The following description, together with the additional information that we include in any applicable prospectus supplements and in any related free writing prospectus that we may authorize to be distributed to you, summarizes the material terms and provisions of the units that we may offer under this prospectus. While the terms we have summarized below will apply generally to any units that we may offer under this prospectus, we will describe the particular terms of any series of units in more detail in the applicable prospectus supplement. The terms of any units offered under a prospectus supplement may differ from the terms described below.

We will file as exhibits to the registration statement of which this prospectus is a part, or will incorporate by reference from reports that we file with the SEC, the form of unit agreement that describes the terms of the series of units we are offering, and any supplemental agreements, before the issuance of the related series of units. The following summaries of material terms and provisions of the units are subject to, and qualified in their entirety by reference to, all the provisions of the unit agreement and any supplemental agreements applicable to a particular series of units. We urge you to read the applicable prospectus supplements related to the particular series of units that we may offer under this prospectus, as well as any related free writing prospectuses and the complete unit agreement and any supplemental agreements that contain the terms of the units.

General

We may issue units comprised of one or more of the securities offered hereby in any combination. Each unit will be issued so that the holder of the unit is also the holder of each security included in the unit. Thus, the holder of a unit will have the rights and obligations of a holder of each included security. The unit agreement under which a unit is issued may provide that the securities included in the unit may not be held or transferred separately, at any time or at any time before a specified date.

We will describe in the applicable prospectus supplement the terms of the series of units being offered, including:

 

   

the designation and terms of the units and of the securities comprising the units, including whether and under what circumstances those securities may be held or transferred separately;

 

   

any provisions of the governing unit agreement that differ from those described below; and

 

   

any provisions for the issuance, payment, settlement, transfer or exchange of the units or of the securities comprising the units.

The provisions described in this section, as well as those described under “Description of Capital Stock,” “Description of Debt Securities” and “Description of Warrants” will apply to each unit and to any common stock, preferred stock, debt security or warrant included in each unit, respectively.

Issuance in Series

We may issue units in such amounts and in such numerous distinct series as we determine.

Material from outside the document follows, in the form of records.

## config.mk

```make
export PLATFORM = sky130hd
export DESIGN_NAME = fakeram7_256x32_arb
export DESIGN_NICKNAME = d
export VERILOG_FILES = /design/src/rtl/fakeram7_256x32_arb.sv
export SDC_FILE = /design/constraint.sdc
export NUM_CORES = 1
export LEC_CHECK = 0
export BUFFER_PORTS_ARGS = -buffer_cell sky130_fd_sc_hd__buf_2
export CORE_AREA = 2 2 88 90
export CTS_CLUSTER_DIAMETER = 30
export DETAILED_ROUTE_END_ITERATION = 10
export DIE_AREA = 0 0 90 92
export GPL_TIMING_DRIVEN = 0
export PLACE_DENSITY_LB_ADDON = 0.1
export SLEW_MARGIN = 40
export SYNTH_ARGS = -nofsm -noshare
export SYNTH_HDL_FRONTEND = slang
export SYNTH_SLANG_ARGS = --single-unit
```

## constraint.sdc

```tcl
create_clock -name clk -period 3.1 [get_ports clk]
set_input_delay 0.31 -clock clk [delete_from_list [all_inputs] [get_ports clk]]
set_output_delay 0.31 -clock clk [all_outputs]
set_load 0.05 [all_outputs]
```
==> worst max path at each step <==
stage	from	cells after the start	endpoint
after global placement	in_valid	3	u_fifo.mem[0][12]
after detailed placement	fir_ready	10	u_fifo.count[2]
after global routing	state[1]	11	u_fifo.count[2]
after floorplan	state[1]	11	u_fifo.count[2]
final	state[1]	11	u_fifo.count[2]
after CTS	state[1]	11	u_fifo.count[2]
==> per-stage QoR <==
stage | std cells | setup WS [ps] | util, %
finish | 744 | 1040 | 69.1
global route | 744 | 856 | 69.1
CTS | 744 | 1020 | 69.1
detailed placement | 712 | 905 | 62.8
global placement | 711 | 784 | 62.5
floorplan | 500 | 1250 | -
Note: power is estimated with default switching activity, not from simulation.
--- config.mk ---
export PLATFORM = sky130hd
export DESIGN_NAME = dmem_dump_ctrl
export DESIGN_NICKNAME = d
export VERILOG_FILES = /design/src/rtl/dmem_dump_ctrl.sv
export SDC_FILE = /design/constraint.sdc
export NUM_CORES = 1
export LEC_CHECK = 0
export ABC_AREA = 1
export BUFFER_PORTS_ARGS = -buffer_cell sky130_fd_sc_hd__buf_2
export CAP_MARGIN = 5
export CORE_AREA = 2 2 153 155
export DETAILED_ROUTE_END_ITERATION = 8
export DIE_AREA = 0 0 155 157
export PLACE_DENSITY = 0.43
export SLEW_MARGIN = 15
export SYNTH_ARGS = -nofsm -noshare
export SYNTH_HDL_FRONTEND = slang
export SYNTH_SLANG_ARGS = --single-unit
--- constraint.sdc ---
create_clock -name CLOCK_50 -period 5.2 [get_ports CLOCK_50]
set_input_delay 0.26 -clock CLOCK_50 [delete_from_list [all_inputs] [get_ports CLOCK_50]]
set_output_delay 0.26 -clock CLOCK_50 [all_outputs]
set_load 0.01 [all_outputs]
--- src/rtl/dmem_dump_ctrl.sv ---
// Data-memory port controller: passes CPU accesses through when idle, and on a dump request
// stalls the CPU and streams every memory word out on a valid/ready interface.
module dmem_dump_ctrl #(
    parameter int unsigned N          = 64,
    parameter int unsigned DEPTH      = 32,
    parameter int unsigned BYTE_SHIFT = 3,
    localparam int unsigned IW        = (DEPTH > 1) ? $clog2(DEPTH) : 1
) (
    input  logic          CLOCK_50,
    input  logic          reset,
    input  logic [N-1:0]  DM_addr,
    input  logic [N-1:0]  DM_writeData,
    input  logic          DM_writeEnable,
    input  logic          dump,
    output logic          stall,
    output logic [N-1:0]  mem_addr,
    output logic [N-1:0]  mem_wdata,
    output logic          mem_we,
    input  logic [N-1:0]  mem_rdata,
    output logic          dump_valid,
    input  logic          dump_ready,
    output logic [N-1:0]  dump_data,
    output logic [IW-1:0] dump_index,
    output logic          dump_done
);

    typedef enum logic [1:0] {StIdle, StRead, StSend, StDone} state_e;

    localparam logic [IW-1:0] LastIdx = IW'(DEPTH - 1);

    state_e        state_q, state_d;
    logic [IW-1:0] idx_q, idx_d;
    logic [N-1:0]  data_q, data_d;
    logic [IW-1:0] index_q, index_d;
    logic          valid_q, valid_d;
    logic [N-1:0]  dump_addr;

    assign dump_addr = N'(idx_q) << BYTE_SHIFT;

    always_ff @(posedge CLOCK_50 or posedge reset) begin
        if (reset) begin
            state_q <= StIdle;
            idx_q   <= '0;
            data_q  <= '0;
            index_q <= '0;
            valid_q <= 1'b0;
        end else begin
            state_q <= state_d;
            idx_q   <= idx_d;
            data_q  <= data_d;
            index_q <= index_d;
            valid_q <= valid_d;
        end
    end

    always_comb begin
        state_d   = state_q;
        idx_d     = idx_q;
        data_d    = data_q;
        index_d   = index_q;
        valid_d   = valid_q;
        mem_addr  = dump_addr;
        mem_wdata = '0;
        mem_we    = 1'b0;
        dump_done = 1'b0;
        unique case (state_q)
            StIdle: begin
                // A CPU write in the request cycle still commits at this edge.
                mem_addr  = DM_addr;
                mem_wdata = DM_writeData;
                mem_we    = DM_writeEnable;
                if (dump) begin
                    state_d = StRead;
                    idx_d   = '0;
                end
            end
            StRead: begin
                data_d  = mem_rdata;
                index_d = idx_q;
                valid_d = 1'b1;
                state_d = StSend;
            end
            StSend: begin
                if (valid_q && dump_ready) begin
                    valid_d = 1'b0;
                    // Terminal check before increment so idx never wraps.
                    if (idx_q == LastIdx) begin
                        state_d = StDone;
                    end else begin
                        idx_d   = idx_q + IW'(1);
                        state_d = StRead;
                    end
                end
            end
            StDone: begin
                dump_done = 1'b1;
                if (!dump) begin
                    state_d = StIdle;
                end
            end
            default: state_d = StIdle;
        endcase
    end

    assign stall      = (state_q != StIdle);
    assign dump_valid = valid_q;
    assign dump_data  = data_q;
    assign dump_index = index_q;

endmodule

Enforceability of Rights by Holders of Units

Each unit agent will act solely as our agent under the applicable unit agreement and will not assume any obligation or relationship of agency or trust with any holder of any unit. A single bank or trust company may act as unit agent for more than one series of units. A unit agent will have no duty or responsibility in case of any default by us under the applicable unit agreement or unit, including any duty or responsibility to initiate any proceedings at law or otherwise, or to make any demand upon us. Any holder of a unit may, without the consent of the related unit agent or the holder of any other unit, enforce by appropriate legal action its rights as holder under any security included in the unit.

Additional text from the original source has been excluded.